What to work on:
Two lines in the data below mark the range: the one with "gpl.final_weighted_congestion: 0.764" and the one with "worst reg2reg max". Return both, along with every line between them, exactly.

◆ ◆ ◆ ◆ ◆ ◆ ◆

--- src/rtl/prog_clock_divider.sv ---
// prog_clock_divider
//   Multi-channel programmable frequency divider. Every channel counts
//   enabled clk cycles and, once per period of D+1 cycles, raises a
//   one-cycle tick strobe and toggles a 50%-duty square wave. A new divide
//   value is first written into a per-channel shadow register. It is copied
//   into the active register at the next period boundary, or at once while
//   the channel is disabled, so a running period is never cut short.
//   Everything runs on the rising edge of clk and every output is a
//   register. The block generates no derived clocks.
//
// Parameters
//   WIDTH    width of the divide value and of each channel counter
//   CH       number of independent channels (>= 1)
//   CHW      channel-index width, max(1, clog2(CH)); derived, not overridable
//
// Ports
//   clk      system clock
//   rst      asynchronous, active-high reset
//   en       per-channel run enable
//   wr_en    write strobe for the divide-value port
//   wr_ch    channel addressed by the write (indices >= CH are ignored)
//   wr_div   new divide value D (period = D+1 enabled cycles)
//   tick     one-cycle strobe at each period boundary
//   wave     square wave, toggles at each period boundary
//   pending  shadow value written but not yet applied
module prog_clock_divider #(
  parameter  int WIDTH = 8,
  parameter  int CH    = 2,
  localparam int CHW   = (CH > 1) ? $clog2(CH) : 1
) (
  input  logic             clk,
  input  logic             rst,
  input  logic [CH-1:0]    en,
  input  logic             wr_en,
  input  logic [CHW-1:0]   wr_ch,
  input  logic [WIDTH-1:0] wr_div,
  output logic [CH-1:0]    tick,
  output logic [CH-1:0]    wave,
  output logic [CH-1:0]    pending
);

  for (genvar i = 0; i < CH; i++) begin : g_ch
    logic [WIDTH-1:0] cnt;
    logic [WIDTH-1:0] act;
    logic [WIDTH-1:0] shd;
    logic             pend;
    logic             tick_q;
    logic             wave_q;
    logic             hit;
    logic             bnd;

    // The decode only matches indices 0..CH-1. An out-of-range wr_ch
    // therefore matches no channel and causes no state change.
    assign hit = wr_en && (wr_ch == CHW'(i));
    assign bnd = (cnt == act);

    always_ff @(posedge clk or posedge rst) begin
      if (rst) begin
        cnt    <= '0;
        act    <= '1;
        shd    <= '1;
        pend   <= 1'b0;
        tick_q <= 1'b0;
        wave_q <= 1'b0;
      end else begin
        if (en[i]) begin
          if (bnd) begin
            cnt    <= '0;
            tick_q <= 1'b1;
            wave_q <= ~wave_q;
            if (pend) begin
              act  <= shd;
              pend <= 1'b0;
            end
          end else begin
            cnt    <= cnt + WIDTH'(1);
            tick_q <= 1'b0;
          end
        end else begin
          // A disabled channel discards its partial period and takes any
          // pending value right away. The wave level is held.
          cnt    <= '0;
          tick_q <= 1'b0;
          if (pend) begin
            act  <= shd;
            pend <= 1'b0;
          end
        end
        // The write comes after the apply logic so that it wins on the same
        // edge. The apply above still uses the shd and pend values from
        // before this edge, so a write that lands on a boundary takes
        // effect at the following boundary.
        if (hit) begin
          shd  <= wr_div;
          pend <= 1'b1;
        end
      end
    end

    assign tick[i]    = tick_q;
    assign wave[i]    = wave_q;
    assign pending[i] = pend;
  end

endmodule
--- config.mk ---
export PLATFORM = sky130hd
export DESIGN_NAME = prog_clock_divider
export DESIGN_NICKNAME = d
export VERILOG_FILES = /design/src/rtl/prog_clock_divider.sv
export SDC_FILE = /design/constraint.sdc
export NUM_CORES = 1
export LEC_CHECK = 0
export CAP_MARGIN = 10
export CORE_ASPECT_RATIO = 1.2
export CORE_MARGIN = 2
export CORE_UTILIZATION = 52
export CTS_CLUSTER_DIAMETER = 150
export DETAILED_ROUTE_END_ITERATION = 16
export GPL_TIMING_DRIVEN = 0
export PLACE_DENSITY = 0.75
export SYNTH_ARGS = -nofsm -noshare
export SYNTH_HDL_FRONTEND = slang
export SYNTH_SLANG_ARGS = --single-unit
--- constraint.sdc ---
create_clock -name clk -period 1.25 [get_ports clk]
set_input_delay 0.125 -clock clk [delete_from_list [all_inputs] [get_ports clk]]
set_output_delay 0.125 -clock clk [all_outputs]
set_load 0.01 [all_outputs]
==> flow_summary.yaml <==
clocking:
  clk_root_buffer_cell: "sky130_fd_sc_hd__clkbuf_8"
  clockBufferDepth: 2
  clk-insertion-delay-late_ns: 0.30
  cts-buffers-inserted: 5
  postCtsHoldBufs: 0
  clock_sink_count: 54
  cts_tree: "yes"
  cts-htree-levels: 2
  cts.reportedPaths.clkPinSlew_ns: 0.09
yosys:
  yosys_warnings: 0
  post_synth_mux_area_share: 0.0674
  adder_cell_share_of_the_synthesized_area: 0.00935
  synth_top_cell_area_share: 0.314
  synth-simple-area-share: 0.130
  yosys_register_bits: 54
  synth_compound_area_frac: 0.124
  yosys.cell_types.count: 32
  xor_xnor_share_of_the_synthesized_area: 0.101
  post_synth_instance_area_sq_um: 2680
  number_of_synthesized_flops_with_an_enable_pin: 0
  yosys-top-cells-area: "sky130_fd_sc_hd__dfstp_2, sky130_fd_sc_hd__dfrtp_1, sky130_fd_sc_hd__o211ai_1, sky130_fd_sc_hd__xnor2_1, sky130_fd_sc_hd__o211ai_2"
  dominant_combinational_cell_family_by_area_after_synthesis: "simple AND/OR/NAND/NOR gates"
  synthFlopType: "sky130_fd_sc_hd__dfstp_2"
  synth_sequential_area_ratio: 0.520
  library_cell_occupying_the_most_area_in_the_post_synthesis_netlist: "sky130_fd_sc_hd__dfstp_2"
  most_repeated_cell_in_the_gate_level_netlist_after_synthesis: "sky130_fd_sc_hd__dfstp_2"
  post_synth_inst_count: 230
  async_flop_share: 1.00
  synth.top_cells.by_count: "sky130_fd_sc_hd__dfstp_2, sky130_fd_sc_hd__nand2_1, sky130_fd_sc_hd__o211ai_1, sky130_fd_sc_hd__dfrtp_1, sky130_fd_sc_hd__xnor2_1"
  syn_nets: 246
  post_synth.cell_area_avg_sq_um: 11.6
setup_path:
  critical_path_peak_fanout: 10
  worstSetupStartpointType: "register"
  critical_path_buf_inv_count: 1
  path_delay_family: "flip-flops"
  ff2ff_setup_slack_ns: -0.27
  reg2reg_depth: 5
  crit_required_ns: 1.42
  path_class: "reg -> reg"
  critical_path.max_stage_delay_ns: 0.58
  rr_startpoint: "g_ch[1].act[4]"
  reg2reg_end: "g_ch[1].pend"
  crit_end_element: "register"
  critical_path.slowest_cell: "sky130_fd_sc_hd__dfstp_2"
  crit_arrival_ns: 1.69
  critical_path.cell_chain: "xnor2_1 > nand4_1 > buf_6 > o21ai_4 > o21ai_1"
timing:
  final_min_period_over_clock_period: 1.21
  report.final.hold_viol_count: 0
  fin_skew_ns: 0.00953
  setup-violations-final: 38
  grt_setup_unrepaired: "yes"
  finalWorstSetupSlack_ns: -0.268
  clock.fmax_mhz: 659
  max-slew-margin-rel: 0.671
  setup-tns-final_ns: -8.09
  timing_worst_slew_pin_value_ns: 0.494
  slew_violations: 0
  finalWorstPathRequiredPeriod_ns: 1.52
floorplan:
  die_area_sq_um: 5740
  dieHeight_microns: 82.6
  floorplan.io_pins: 20
  rows: 28
  die_w_microns: 69.5
  core-area_sq_um: 4940
  initial_utilization: 0.542
detailed_routing:
  firstDrtPassIters: 4
  final_antenna_net_count: 0
  route.vias.total: 1783
  wirelength_mm: 5.26
  routedWlPerCell_microns: 15.6
  drc_errors: 0
  routed_via_density: 5.28
  first_iter_violations: 82
global_routing:
  grt_pass1_vias: 1933
  remaining_global_route_overflow: 0
  groute.usage.overall: 0.194
  grt_start_max_net_pins: 55
  antenna_found_initial: 0
  first_pass_grt_wire_length_mm: 8.72
final_layout:
  layout.cell_area.non_filler_sq_um: 3300
  drive_gt1_frac: 0.385
  finalNonFillerCells: 338
  n_antenna_cell: 0
  num-fill-cells: 388
  synthToLayoutAreaGrowth_pct: 23.2
  finish.net_count: 293
outcome:
  violations: "setup timing"
  status: "finished, violations left"
pwr:
  power_leakage_uw: 0.00138
  ir_drop_mv: 0.886
  power_density_nw_per_um2: 1390
placement:
  buffer_ports.inserted: 19
  place.detailed.hpwl_mm: 3.45
  gpl.final_weighted_congestion: 0.764
  dp.cells: 309
  place_worst_setup_slack_ns: -0.344
  placed_cell_area_sq_um: 2970
job:
  cap_violations: 0
worst_hold_path:
  holdCritPathClass: "in -> async"
==> layer usage <==
metal | global-route usage | up-vias | part of all wire
li1 | - | 887 | -
met1 | 0.199 | 862 | 0.40
met2 | 0.391 | 27 | 0.57
met3 | 0.0303 | 7 | 0.021
met4 | 0.0843 | 0 | 0.012
met5 | 0 | - | 0
==> cells by family after synthesis <==
kind of cell,after synthesis
fa+ha+maj,2
mux,16
compound gates,38
flops,54
xor+xnor,30
buf+inv,21
simple gates,69
==> what timing repair did <==
action	CTS	global route
setup buffers	12	4
setup endpoints to repair	44	41
gates resized for setup	16	7
pin swaps	9	4
cloned	4	0
==> worst reg2reg max path: cells and delay by family, from the launching register on <==
family                    cells  cell delay, ns
buffers and inverters         1            0.18
and+or+nand+nor               1            0.14
AOI/OAI and AO/OA             2            0.36
DFF                           1            0.58
xor gates and xnor gates      1            0.12
==> layout by cell type (no fill, tap or decap), types with 2 or more instances in the layout <==
cell,n
sky130_fd_sc_hd__nand2_1,26
sky130_fd_sc_hd__nand2b_1,8
sky130_fd_sc_hd__xnor2_1,15
sky130_fd_sc_hd__buf_4,23
sky130_fd_sc_hd__and2_4,2
sky130_fd_sc_hd__ha_1,2
sky130_fd_sc_hd__nor2_1,14
sky130_fd_sc_hd__nor3_4,2
sky130_fd_sc_hd__clkdlybuf4s50_1,13
sky130_fd_sc_hd__clkdlybuf4s15_1,2
sky130_fd_sc_hd__mux2_1,8
sky130_fd_sc_hd__o21ai_4,2
sky130_fd_sc_hd__dfrtp_1,21
sky130_fd_sc_hd__o21a_1,2
sky130_fd_sc_hd__xor2_1,9
sky130_fd_sc_hd__nand4_1,6
sky130_fd_sc_hd__dlygate4sd2_1,2
sky130_fd_sc_hd__and3_1,4
sky130_fd_sc_hd__xnor2_2,6
sky130_fd_sc_hd__and2_1,2
sky130_fd_sc_hd__o211ai_1,24
sky130_fd_sc_hd__clkbuf_1,3
sky130_fd_sc_hd__o211ai_2,8
sky130_fd_sc_hd__dfstp_2,32
sky130_fd_sc_hd__mux2_2,8
sky130_fd_sc_hd__clkbuf_8,6
sky130_fd_sc_hd__nand3_1,4
sky130_fd_sc_hd__buf_2,4
sky130_fd_sc_hd__buf_6,8
==> final cells by class <==
cell class / count / area [sq um] / area share
flip-flops and latches: 54 / 1390 / 0.423
multi-input cells: 155 / 1200 / 0.366
repair buffers: 40 / 353 / 0.107
plain buffers: 17 / 134 / 0.0406
clock buffers: 7 / 86.3 / 0.0262
well taps: 60 / 75.1 / 0.0228
clock inverters: 1 / 30.0 / 0.00911
inverters: 4 / 20.0 / 0.00607
==> metrics by stage <==
stage          total power (uW)  hold WS (ns)  utilization
2_1_floorplan              2940         0.181            -
3_3_place_gp               3130         0.455        0.601
3_5_place_dp               3170         0.456        0.601
4_1_cts                    4540         0.453        0.653
5_1_grt                    4820         0.143        0.667
6_report                   4600         0.112        0.667
==> worst max-delay path by stage <==
stage / from / to / slack, ns / cells past startpoint
5_1_grt: g_ch[1].act[5] / g_ch[1].pend / -0.39 / 5
3_3_place_gp: en[0] / g_ch[0].wave_q / -0.35 / 5
3_5_place_dp: en[0] / g_ch[0].wave_q / -0.34 / 5
2_1_floorplan: g_ch[1].act[7] / g_ch[1].cnt[1] / -0.12 / 5
6_report: g_ch[1].act[4] / g_ch[1].pend / -0.27 / 5
4_1_cts: g_ch[1].act[1] / g_ch[1].pend / -0.27 / 5
==> state kept, by name (all words and copies together), names as in the netlist <==
register and cells:
g_ch.shd 16, g_ch.cnt 16, g_ch.tick_q 2, g_ch.pend 2, g_ch.act 16, g_ch.wave_q 2
==> report_power, final <==
part           internal [uW]  switching [uW]  total (uW)  leakage [uW]
Clock                    654             554        1210     0.0000585
Combinational            608             448        1060      0.000692
Sequential              2130             201        2330      0.000630
(Power assumes the default switching activity.)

◆ ◆ ◆ ◆ ◆ ◆ ◆

Result:
  gpl.final_weighted_congestion: 0.764
  dp.cells: 309
  place_worst_setup_slack_ns: -0.344
  placed_cell_area_sq_um: 2970
job:
  cap_violations: 0
worst_hold_path:
  holdCritPathClass: "in -> async"
==> layer usage <==
metal | global-route usage | up-vias | part of all wire
li1 | - | 887 | -
met1 | 0.199 | 862 | 0.40
met2 | 0.391 | 27 | 0.57
met3 | 0.0303 | 7 | 0.021
met4 | 0.0843 | 0 | 0.012
met5 | 0 | - | 0
==> cells by family after synthesis <==
kind of cell,after synthesis
fa+ha+maj,2
mux,16
compound gates,38
flops,54
xor+xnor,30
buf+inv,21
simple gates,69
==> what timing repair did <==
action	CTS	global route
setup buffers	12	4
setup endpoints to repair	44	41
gates resized for setup	16	7
pin swaps	9	4
cloned	4	0
==> worst reg2reg max path: cells and delay by family, from the launching register on <==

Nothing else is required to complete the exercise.